▸ WORK TASK
For every line in the data below that contains "configuration", copy the line.
···
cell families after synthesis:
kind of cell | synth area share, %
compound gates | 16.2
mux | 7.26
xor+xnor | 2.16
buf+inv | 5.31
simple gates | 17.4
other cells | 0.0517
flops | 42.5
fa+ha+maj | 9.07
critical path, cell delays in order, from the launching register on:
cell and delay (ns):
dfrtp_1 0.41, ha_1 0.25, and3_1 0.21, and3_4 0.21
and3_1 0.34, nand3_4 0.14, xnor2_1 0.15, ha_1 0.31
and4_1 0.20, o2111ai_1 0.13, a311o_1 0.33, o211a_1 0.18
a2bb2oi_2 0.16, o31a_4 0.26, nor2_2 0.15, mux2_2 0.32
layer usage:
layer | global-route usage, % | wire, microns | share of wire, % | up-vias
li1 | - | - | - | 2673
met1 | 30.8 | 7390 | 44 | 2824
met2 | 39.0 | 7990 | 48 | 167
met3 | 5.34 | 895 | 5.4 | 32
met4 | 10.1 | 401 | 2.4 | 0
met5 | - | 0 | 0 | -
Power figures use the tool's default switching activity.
## config.mk

```make
export PLATFORM = sky130hd
export DESIGN_NAME = pct_ctrl_regs
export DESIGN_NICKNAME = d
export VERILOG_FILES = /design/src/core/pct_spi_frame.v /design/src/core/pct_long_timer.v /design/src/core/pct_ctrl_regs.v
export VERILOG_INCLUDE_DIRS = /design/src /design/src/core
export SDC_FILE = /design/constraint.sdc
export NUM_CORES = 1
export LEC_CHECK = 0
export BUFFER_PORTS_ARGS = -buffer_cell sky130_fd_sc_hd__buf_2
export CORE_AREA = 4 4 207 128
export CTS_BUF_LIST = sky130_fd_sc_hd__clkbuf_8
export CTS_CLUSTER_DIAMETER = 120
export DETAILED_ROUTE_END_ITERATION = 10
export DIE_AREA = 0 0 211 132
export PLACE_DENSITY = 0.87
export SYNTH_ARGS = -nofsm -noshare
export SYNTH_HDL_FRONTEND = slang
export SYNTH_SLANG_ARGS = --single-unit
export TNS_END_PERCENT = 100
```

## constraint.sdc

```tcl
create_clock -name core_clk -period 4.75 [get_ports core_clk]
set_clock_uncertainty 0.05 [all_clocks]
set_input_delay 0.95 -clock core_clk [delete_from_list [all_inputs] [get_ports core_clk]]
set_output_delay 0.95 -clock core_clk [all_outputs]
set_load 0.1 [all_outputs]
```

## src/core/pct_map.vh

```
// Purpose: Offsets, field positions, reset values and timing counts of the control slice.
// Assumes: 10 MHz core clock; register images are 24 bits, bits 3..0 are the frame checksum.
// Notes:   Definitions only.
`ifndef PCT_MAP_VH
`define PCT_MAP_VH

// Register addresses.
`define PCT_ADDR_FAULT      6'h08
`define PCT_ADDR_TIMER      6'h09
`define PCT_ADDR_BUCK1      6'h0A
`define PCT_ADDR_LT_COUNT   6'h30

// Reset values of the register images.
`define PCT_RST_FAULT       24'h000020
`define PCT_RST_TIMER       24'h000000
`define PCT_RST_BUCK1       24'h000000

// Writable bits, and timer bits that freeze while counting.
`define PCT_WMASK_FAULT     24'h0FFEE0
`define PCT_WMASK_TIMER     24'h77FFF0
`define PCT_WMASK_BUCK1     24'h0FFFF0
`define PCT_LOCK_TIMER      24'h03FFC0

// Fault mask and transceiver register fields.
`define PCT_F_OC_MSB        19
`define PCT_F_OC_LSB        17
`define PCT_F_UV_MSB        16
`define PCT_F_UV_LSB        14
`define PCT_F_TW_MASK       13
`define PCT_F_OL_MASK       12
`define PCT_F_PHY_MASK      11
`define PCT_F_GW_MASK       10
`define PCT_F_TRX_ACT       9
`define PCT_F_TRX_LOOP      7
`define PCT_F_TRX_LISTEN    6
`define PCT_F_BUS_WAKE      5
`define PCT_F_GO_INIT       4

// Long timer and boost register fields.
`define PCT_T_READ_LOCK     22
`define PCT_T_FS_RELEASE    21
`define PCT_T_BOOST_STOP    20
`define PCT_T_BOOST_MASK    18
`define PCT_T_THR_MSB       17
`define PCT_T_THR_LSB       13
`define PCT_T_POS_MSB       12
`define PCT_T_POS_LSB       8
`define PCT_T_FAST          7
`define PCT_T_WAKE_MODE     6
`define PCT_T_ENABLE        5
`define PCT_T_CNT_ENABLE    4

// First regulator configuration fields.
`define PCT_B_FREQ          19
`define PCT_B_VSEL_MSB      18
`define PCT_B_VSEL_LSB      17
`define PCT_B_ON_MSB        16
`define PCT_B_ON_LSB        14
`define PCT_B_OFF_MSB       13
`define PCT_B_OFF_LSB       11

// Status byte bit positions.
`define PCT_S_GLOBAL_ERR    7
`define PCT_S_PHY_ERR       4
`define PCT_S_OPEN_LOAD     3
`define PCT_S_GLOBAL_WARN   1

// Serial frame layout and checksum.
`define PCT_CMD_WR_BIT      31
`define PCT_FRAME_BITS      6'd32
`define PCT_CRC_POLY        4'h3
`define PCT_CRC_INIT        4'hF

// Timing.
`define PCT_CLK_HZ          10000000
`define PCT_T_FAST_MS       10
`define PCT_T_SLOW_S        1
`define PCT_CYC_FAST        ((`PCT_CLK_HZ / 1000) * `PCT_T_FAST_MS)
`define PCT_CYC_SLOW        (`PCT_CLK_HZ * `PCT_T_SLOW_S)
`define PCT_BOOST_CYC       16'd1000

`endif

```

## src/core/pct_spi_frame.v

```verilog
// Purpose: Oversampled serial slave that takes 32-bit frames and answers with status and data.
// Assumes: Mode 0 framing; the link clock is far slower than core_clk.
// Notes:   The answer in a frame carries the data of the address of the previous good frame.
`timescale 1ns/10ps
`include "pct_map.vh"
module pct_spi_frame (
  // Clock and reset.
  input  wire        core_clk,
  input  wire        rst_n,
  // Link pins.
  input  wire        spi_cs_n,
  input  wire        spi_sck,
  input  wire        spi_mosi,
  output reg         spi_miso_r,
  // Register side.
  input  wire [7:0]  status_byte,
  input  wire [23:0] rd_data,
  output reg  [5:0]  addr_r,
  output reg  [23:0] wdata_r,
  output reg         wr_stb_r,
  output reg         frame_err_r
);
  reg  [2:0]  cs_s_r;
  reg  [2:0]  sck_s_r;
  reg  [1:0]  mosi_s_r;
  reg  [31:0] sh_in_r;
  reg  [31:0] sh_out_r;
  reg  [5:0]  bits_r;
  wire        cs_fall;
  wire        cs_rise;
  wire        sck_rise;
  wire        sck_fall;
  wire [27:0] resp;
  wire [31:0] resp_word;
  wire        crc_ok;

  // Checksum over 28 bits, most significant first.
  function [3:0] pct_crc4;
    input [27:0] d;
    integer      i;
    reg   [3:0]  c;
    reg          fb;
    begin
      c = `PCT_CRC_INIT;
      for (i = 27; i >= 0; i = i - 1) begin
        fb = c[3] ^ d[i];
        c  = {c[2:0], 1'b0} ^ (fb ? `PCT_CRC_POLY : 4'h0);
      end
      pct_crc4 = c;
    end
  endfunction

  assign cs_fall   = cs_s_r[2] & ~cs_s_r[1];
  assign cs_rise   = ~cs_s_r[2] & cs_s_r[1];
  assign sck_rise  = ~cs_s_r[1] & sck_s_r[1] & ~sck_s_r[2];
  assign sck_fall  = ~cs_s_r[1] & ~sck_s_r[1] & sck_s_r[2];
  assign resp      = {status_byte, rd_data[23:4]};
  assign resp_word = {resp, pct_crc4(resp)}; // RULE_25
  assign crc_ok    = (pct_crc4(sh_in_r[31:4]) == sh_in_r[3:0]); // RULE_25

  always @(posedge core_clk) begin
    if (!rst_n) begin
      cs_s_r      <= 3'h7;
      sck_s_r     <= 3'h0;
      mosi_s_r    <= 2'h0;
      sh_in_r     <= 32'h00000000;
      sh_out_r    <= 32'h00000000;
      bits_r      <= 6'h00;
      spi_miso_r  <= 1'b0;
      addr_r      <= 6'h00;
      wdata_r     <= 24'h000000;
      wr_stb_r    <= 1'b0;
      frame_err_r <= 1'b0;
    end else begin
      cs_s_r      <= {cs_s_r[1:0], spi_cs_n};
      sck_s_r     <= {sck_s_r[1:0], spi_sck};
      mosi_s_r    <= {mosi_s_r[0], spi_mosi};
      wr_stb_r    <= 1'b0;
      frame_err_r <= 1'b0;
      if (cs_fall) begin
        bits_r     <= 6'h00;
        sh_out_r   <= resp_word;
        spi_miso_r <= resp_word[31];
      end else if (cs_rise) begin
        spi_miso_r <= 1'b0;
        if (bits_r == `PCT_FRAME_BITS && crc_ok) begin
          addr_r   <= sh_in_r[29:24];
          wdata_r  <= sh_in_r[23:0];
          wr_stb_r <= sh_in_r[`PCT_CMD_WR_BIT];
        end else begin
          frame_err_r <= 1'b1;
        end
      end else begin
        if (sck_rise) begin
          sh_in_r <= {sh_in_r[30:0], mosi_s_r[1]};
          if (bits_r <= `PCT_FRAME_BITS) begin
            bits_r <= bits_r + 6'h01;
          end
        end
        if (sck_fall) begin
          sh_out_r   <= {sh_out_r[30:0], 1'b0};
          spi_miso_r <= sh_out_r[30];
        end
      end
    end
  end
endmodule // pct_spi_frame

```

## src/core/pct_long_timer.v

```verilog
// Purpose: Long-duration wake-up counter with selectable tick and programmable threshold.
// Assumes: Controls come from registers on core_clk.
// Notes:   Threshold is the five-bit value shifted left by the five-bit position.
`timescale 1ns/10ps
`include "pct_map.vh"
module pct_long_timer #(
  parameter [31:0] TICK_FAST_CYC = `PCT_CYC_FAST,
  parameter [31:0] TICK_SLOW_CYC = `PCT_CYC_SLOW
) (
  // Clock and reset.
  input  wire        core_clk,
  input  wire        rst_n,
  // Controls.
  input  wire        enable,
  input  wire        count_enable,
  input  wire        fast,
  input  wire        wake_mode,
  input  wire        read_lock,
  input  wire [4:0]  thr_value,
  input  wire [4:0]  msb_pos,
  // Results.
  output reg  [31:0] count_vis_r,
  output reg         wake_r
);
  reg  [31:0] presc_r;
  reg  [31:0] count_r;
  reg         cen_d_r;
  wire [31:0] tick_len;
  wire [31:0] limit;
  wire        tick;

  assign tick_len = fast ? TICK_FAST_CYC : TICK_SLOW_CYC; // RULE_17
  assign limit    = wake_mode ? ({27'h0000000, thr_value} << msb_pos) : 32'hFFFFFFFF; // RULE_16 RULE_18
  assign tick     = (presc_r == tick_len - 32'h00000001);

  always @(posedge core_clk) begin
    if (!rst_n || !enable) begin // RULE_19
      presc_r     <= 32'h00000000;
      count_r     <= 32'h00000000;
      cen_d_r     <= 1'b0;
      count_vis_r <= 32'h00000000;
      wake_r      <= 1'b0;
    end else begin
      cen_d_r <= count_enable;
      wake_r  <= 1'b0;
      if (!read_lock) begin
        count_vis_r <= count_r; // RULE_12
      end
      if (count_enable && !cen_d_r) begin
        presc_r <= 32'h00000000; // RULE_20
        count_r <= 32'h00000000;
      end else if (count_enable && count_r != limit) begin // RULE_20
        presc_r <= tick ? 32'h00000000 : presc_r + 32'h00000001;
        if (tick) begin
          count_r <= count_r + 32'h00000001;
          wake_r  <= wake_mode && (count_r + 32'h00000001 == limit); // RULE_18
        end
      end
    end
  end
endmodule // pct_long_timer

```

## src/core/pct_ctrl_regs.v

```verilog
// Purpose: Control register slice: fault masks, status byte, transceiver, timers, regulator one.
// Assumes: All status and state inputs are asynchronous pins and are synchronised here.
// Notes:   Registers are reached only through serial frames with a 4-bit checksum.
//
// Function
// RULE_01 - Overcurrent mask 1 keeps regulator running
// RULE_02 - Undervoltage mask 1 keeps regulator running
// RULE_03 - Thermal warning mask removes it from warning
// RULE_04 - Open-load mask keeps bit 3, drops bit 7
// RULE_05 - Phy error mask keeps bit 4 only
// RULE_06 - Global warning mask keeps bit 1 only
// RULE_07 - Activate bit selects active, clears on exit
// RULE_08 - Loop bit routes transmit data to receive
// RULE_09 - Listen-only applies only with activate set
// RULE_10 - Bus wake-up enable resets to one
// RULE_11 - Init trigger works in programming state, reads zero
// RULE_12 - Read lock freezes visible timer value
// RULE_13 - Failsafe release written only in recovery one
// RULE_14 - Boost stop bit stops and resets timer
// RULE_15 - Boost end mask suppresses expiry interrupt
// RULE_16 - Threshold and position locked while counting
// RULE_17 - Fast bit ticks 10 ms, else 1 s
// RULE_18 - Wake mode stops at threshold with wake-up
// RULE_19 - Timer enable zero disables and resets
// RULE_20 - Count enable starts, holds, restarts from zero
// RULE_21 - Regulator config writable only in emulation
// RULE_22 - Frequency and voltage select decoded
// RULE_23 - Turn-on step, zero means never on
// RULE_24 - Turn-off step, codes 11X give seven
// RULE_25 - Low four frame bits carry checksum
`timescale 1ns/10ps
`include "pct_map.vh"
module pct_ctrl_regs #(
  parameter [31:0] TICK_FAST_CYC = `PCT_CYC_FAST,
  parameter [31:0] TICK_SLOW_CYC = `PCT_CYC_SLOW
) (
  // Clock and reset.
  input  wire        core_clk,
  input  wire        rst_n,
  // Serial link.
  input  wire        spi_cs_n,
  input  wire        spi_sck,
  input  wire        spi_mosi,
  output wire        spi_miso_r,
  output wire        frame_err_r,
  // Regulator faults and shutdown.
  input  wire [2:0]  reg_overcurrent,
  input  wire [2:0]  reg_undervoltage,
  output reg  [2:0]  reg_shutdown_r,
  // Status sources.
  input  wire        thermal_warn,
  input  wire        other_warn,
  input  wire        open_load,
  input  wire        phy_error,
  output reg  [7:0]  global_status_byte_r,
  // Transceiver.
  input  wire        trx_txd,
  input  wire        trx_bus_rxd,
  input  wire        trx_left_active,
  input  wire        bus_activity,
  output reg         trx_active_r,
  output reg         trx_tx_enable_r,
  output reg         trx_rxd_r,
  output reg         bus_wakeup_r,
  // Device state.
  input  wire        nvm_programming_state,
  input  wire        nvm_emulation,
  input  wire        nvm_programmed,
  input  wire        recovery_one_state,
  input  wire        active_high_power_state,
  input  wire        failsafe_conditions_ok,
  output reg         go_init_r,
  output reg         failsafe_output_n_r,
  // Boost timer.
  input  wire        boost_active,
  output reg         boost_end_irq_r,
  // Long-duration timer.
  output wire        long_timer_wake_r,
  // First regulator configuration.
  output reg         reg1_switch_freq_r,
  output reg  [1:0]  reg1_voltage_select_r,
  output reg  [2:0]  reg1_on_step_r,
  output reg  [2:0]  reg1_off_step_r
);
  localparam NSYNC = 21;

  reg  [NSYNC-1:0] pin_s1_r;
  reg  [NSYNC-1:0] pin_s2_r;
  reg  [23:0]      fault_r;
  reg  [23:0]      fault_nxt;
  reg  [23:0]      timer_r;
  reg  [23:0]      timer_nxt;
  reg  [23:0]      buck1_r;
  reg  [23:0]      buck1_nxt;
  reg  [23:0]      rd_data;
  reg  [23:0]      timer_wm;
  reg  [15:0]      boost_cnt_r;
  reg              bus_prev_r;
  reg              recovery_one_state_prev_r;
  wire [5:0]       addr;
  wire [23:0]      wdata;
  wire             wr_stb;
  wire [31:0]      lt_count;
  wire [2:0]       oc_s;
  wire [2:0]       uv_s;
  wire             tw_s;
  wire             ow_s;
  wire             ol_s;
  wire             phy_s;
  wire             txd_s;
  wire             brxd_s;
  wire             left_s;
  wire             bact_s;
  wire             prog_s;
  wire             emu_s;
  wire             nvmp_s;
  wire             recovery_one_state_s;
  wire             ahp_s;
  wire             fsok_s;
  wire             boost_s;
  wire             gw;
  wire             fs_release;

  // Pins pass two flip-flops before use.
  always @(posedge core_clk) begin
    if (!rst_n) begin
      pin_s1_r <= {NSYNC{1'b0}};
      pin_s2_r <= {NSYNC{1'b0}};
    end else begin
      pin_s1_r <= {reg_overcurrent, reg_undervoltage, thermal_warn, other_warn, open_load,
                   phy_error, trx_txd, trx_bus_rxd, trx_left_active, bus_activity,
                   nvm_programming_state, nvm_emulation, nvm_programmed, recovery_one_state,
                   active_high_power_state, failsafe_conditions_ok, boost_active};
      pin_s2_r <= pin_s1_r;
    end
  end

  assign {oc_s, uv_s, tw_s, ow_s, ol_s, phy_s, txd_s, brxd_s, left_s, bact_s,
          prog_s, emu_s, nvmp_s, recovery_one_state_s, ahp_s, fsok_s, boost_s} = pin_s2_r;

  pct_spi_frame u_spi (
    .core_clk    (core_clk),
    .rst_n       (rst_n),
    .spi_cs_n    (spi_cs_n),
    .spi_sck     (spi_sck),
    .spi_mosi    (spi_mosi),
    .spi_miso_r  (spi_miso_r),
    .status_byte (global_status_byte_r),
    .rd_data     (rd_data),
    .addr_r      (addr),
    .wdata_r     (wdata),
    .wr_stb_r    (wr_stb),
    .frame_err_r (frame_err_r)
  );

  // Read data; checksum bits and unmapped addresses read as zero.
  always @* begin
    case (addr)
      `PCT_ADDR_FAULT:    rd_data = fault_r & 24'hFFFFE0; // RULE_11
      `PCT_ADDR_TIMER:    rd_data = timer_r;
      `PCT_ADDR_BUCK1:    rd_data = buck1_r;
      `PCT_ADDR_LT_COUNT: rd_data = {lt_count[19:0], 4'h0};
      default:            rd_data = 24'h000000;
    endcase
  end

  // Next register images.
  always @* begin
    fault_nxt = fault_r;
    timer_nxt = timer_r;
    buck1_nxt = buck1_r;
    timer_wm  = `PCT_WMASK_TIMER;
    if (timer_r[`PCT_T_CNT_ENABLE]) begin
      timer_wm = timer_wm & ~`PCT_LOCK_TIMER; // RULE_16 RULE_17 RULE_18
    end
    if (wdata[`PCT_T_FS_RELEASE] && !recovery_one_state_s) begin
      timer_wm[`PCT_T_FS_RELEASE] = 1'b0; // RULE_13
    end
    if (wr_stb && addr == `PCT_ADDR_FAULT) begin
      fault_nxt = (fault_r & ~`PCT_WMASK_FAULT) | (wdata & `PCT_WMASK_FAULT);
    end
    if (wr_stb && addr == `PCT_ADDR_TIMER) begin
      timer_nxt = (timer_r & ~timer_wm) | (wdata & timer_wm);
    end
    if (wr_stb && addr == `PCT_ADDR_BUCK1 && emu_s && !nvmp_s) begin
      buck1_nxt = (buck1_r & ~`PCT_WMASK_BUCK1) | (wdata & `PCT_WMASK_BUCK1); // RULE_21
    end
    if (left_s) begin
      fault_nxt[`PCT_F_TRX_ACT] = 1'b0; // RULE_07
    end
  end

  always @(posedge core_clk) begin
    if (!rst_n) begin
      fault_r <= `PCT_RST_FAULT; // RULE_10
      timer_r <= `PCT_RST_TIMER;
      buck1_r <= `PCT_RST_BUCK1;
    end else begin
      fault_r <= fault_nxt;
      timer_r <= timer_nxt;
      buck1_r <= buck1_nxt;
    end
  end

  // Fault masking and status byte.
  assign gw = (tw_s & ~fault_r[`PCT_F_TW_MASK]) | ow_s; // RULE_03

  always @(posedge core_clk) begin
    if (!rst_n) begin
      reg_shutdown_r       <= 3'h0;
      global_status_byte_r <= 8'h00;
    end else begin
      reg_shutdown_r <= (oc_s & ~fault_r[`PCT_F_OC_MSB:`PCT_F_OC_LSB])  // RULE_01
                      | (uv_s & ~fault_r[`PCT_F_UV_MSB:`PCT_F_UV_LSB]); // RULE_02
      global_status_byte_r                     <= 8'h00;
      global_status_byte_r[`PCT_S_OPEN_LOAD]   <= ol_s;  // RULE_04
      global_status_byte_r[`PCT_S_PHY_ERR]     <= phy_s; // RULE_05
      global_status_byte_r[`PCT_S_GLOBAL_WARN] <= gw;    // RULE_06
      global_status_byte_r[`PCT_S_GLOBAL_ERR]  <= (ol_s & ~fault_r[`PCT_F_OL_MASK])   // RULE_04
                                                | (phy_s & ~fault_r[`PCT_F_PHY_MASK]) // RULE_05
                                                | (gw & ~fault_r[`PCT_F_GW_MASK]);    // RULE_06
    end
  end

  // Transceiver controls, wake-up and init trigger.
  always @(posedge core_clk) begin
    if (!rst_n) begin
      trx_active_r    <= 1'b0;
      trx_tx_enable_r <= 1'b0;
      trx_rxd_r       <= 1'b1;
      bus_wakeup_r    <= 1'b0;
      bus_prev_r      <= 1'b0;
      go_init_r       <= 1'b0;
    end else begin
      trx_active_r    <= fault_r[`PCT_F_TRX_ACT]; // RULE_07
      trx_tx_enable_r <= fault_r[`PCT_F_TRX_ACT] & ~fault_r[`PCT_F_TRX_LISTEN]; // RULE_09
      trx_rxd_r       <= fault_r[`PCT_F_TRX_LOOP] ? txd_s : brxd_s; // RULE_08
      bus_prev_r      <= bact_s;
      bus_wakeup_r    <= bact_s & ~bus_prev_r & fault_r[`PCT_F_BUS_WAKE]; // RULE_10
      go_init_r       <= wr_stb && addr == `PCT_ADDR_FAULT && wdata[`PCT_F_GO_INIT]
                         && prog_s; // RULE_11
    end
  end

  // Failsafe output, active low.
  assign fs_release = fsok_s & ((timer_r[`PCT_T_FS_RELEASE] & recovery_one_state_s)        // RULE_13
                              | (recovery_one_state_prev_r & ~recovery_one_state_s & ahp_s));

  always @(posedge core_clk) begin
    if (!rst_n) begin
      failsafe_output_n_r <= 1'b0;
      recovery_one_state_prev_r         <= 1'b0;
    end else begin
      recovery_one_state_prev_r <= recovery_one_state_s;
      if (!fsok_s) begin
        failsafe_output_n_r <= 1'b0;
      end else if (fs_release) begin
        failsafe_output_n_r <= 1'b1; // RULE_13
      end
    end
  end

  // Boost timer.
  always @(posedge core_clk) begin
    if (!rst_n) begin
      boost_cnt_r     <= 16'h0000;
      boost_end_irq_r <= 1'b0;
    end else begin
      boost_end_irq_r <= 1'b0;
      if (timer_r[`PCT_T_BOOST_STOP] || !boost_s) begin
        boost_cnt_r <= 16'h0000; // RULE_14
      end else if (boost_cnt_r != `PCT_BOOST_CYC) begin
        boost_cnt_r     <= boost_cnt_r + 16'h0001;
        boost_end_irq_r <= (boost_cnt_r == `PCT_BOOST_CYC - 16'h0001)
                           & ~timer_r[`PCT_T_BOOST_MASK]; // RULE_15
      end
    end
  end

  pct_long_timer #(
    .TICK_FAST_CYC (TICK_FAST_CYC),
    .TICK_SLOW_CYC (TICK_SLOW_CYC)
  ) u_ltimer (
    .core_clk     (core_clk),
    .rst_n        (rst_n),
    .enable       (timer_r[`PCT_T_ENABLE]),
    .count_enable (timer_r[`PCT_T_CNT_ENABLE]),
    .fast         (timer_r[`PCT_T_FAST]),
    .wake_mode    (timer_r[`PCT_T_WAKE_MODE]),
    .read_lock    (timer_r[`PCT_T_READ_LOCK]),
    .thr_value    (timer_r[`PCT_T_THR_MSB:`PCT_T_THR_LSB]),
    .msb_pos      (timer_r[`PCT_T_POS_MSB:`PCT_T_POS_LSB]),
    .count_vis_r  (lt_count),
    .wake_r       (long_timer_wake_r)
  );

  // First regulator configuration decode.
  always @(posedge core_clk) begin
    if (!rst_n) begin
      reg1_switch_freq_r    <= 1'b0;
      reg1_voltage_select_r <= 2'h0;
      reg1_on_step_r        <= 3'h0;
      reg1_off_step_r       <= 3'h1;
    end else begin
      reg1_switch_freq_r    <= buck1_r[`PCT_B_FREQ]; // RULE_22
      reg1_voltage_select_r <= buck1_r[`PCT_B_VSEL_MSB] ? 2'h2
                               : {1'b0, buck1_r[`PCT_B_VSEL_LSB]}; // RULE_22
      reg1_on_step_r        <= buck1_r[`PCT_B_ON_MSB:`PCT_B_ON_LSB]; // RULE_23
      reg1_off_step_r       <= buck1_r[`PCT_B_OFF_MSB] && buck1_r[`PCT_B_OFF_MSB-1] ? 3'h7
                               : buck1_r[`PCT_B_OFF_MSB:`PCT_B_OFF_LSB] + 3'h1; // RULE_24
    end
  end
endmodule // pct_ctrl_regs

```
···
▸ TASK RESPONSE
// First regulator configuration fields.
  // First regulator configuration.
  // First regulator configuration decode.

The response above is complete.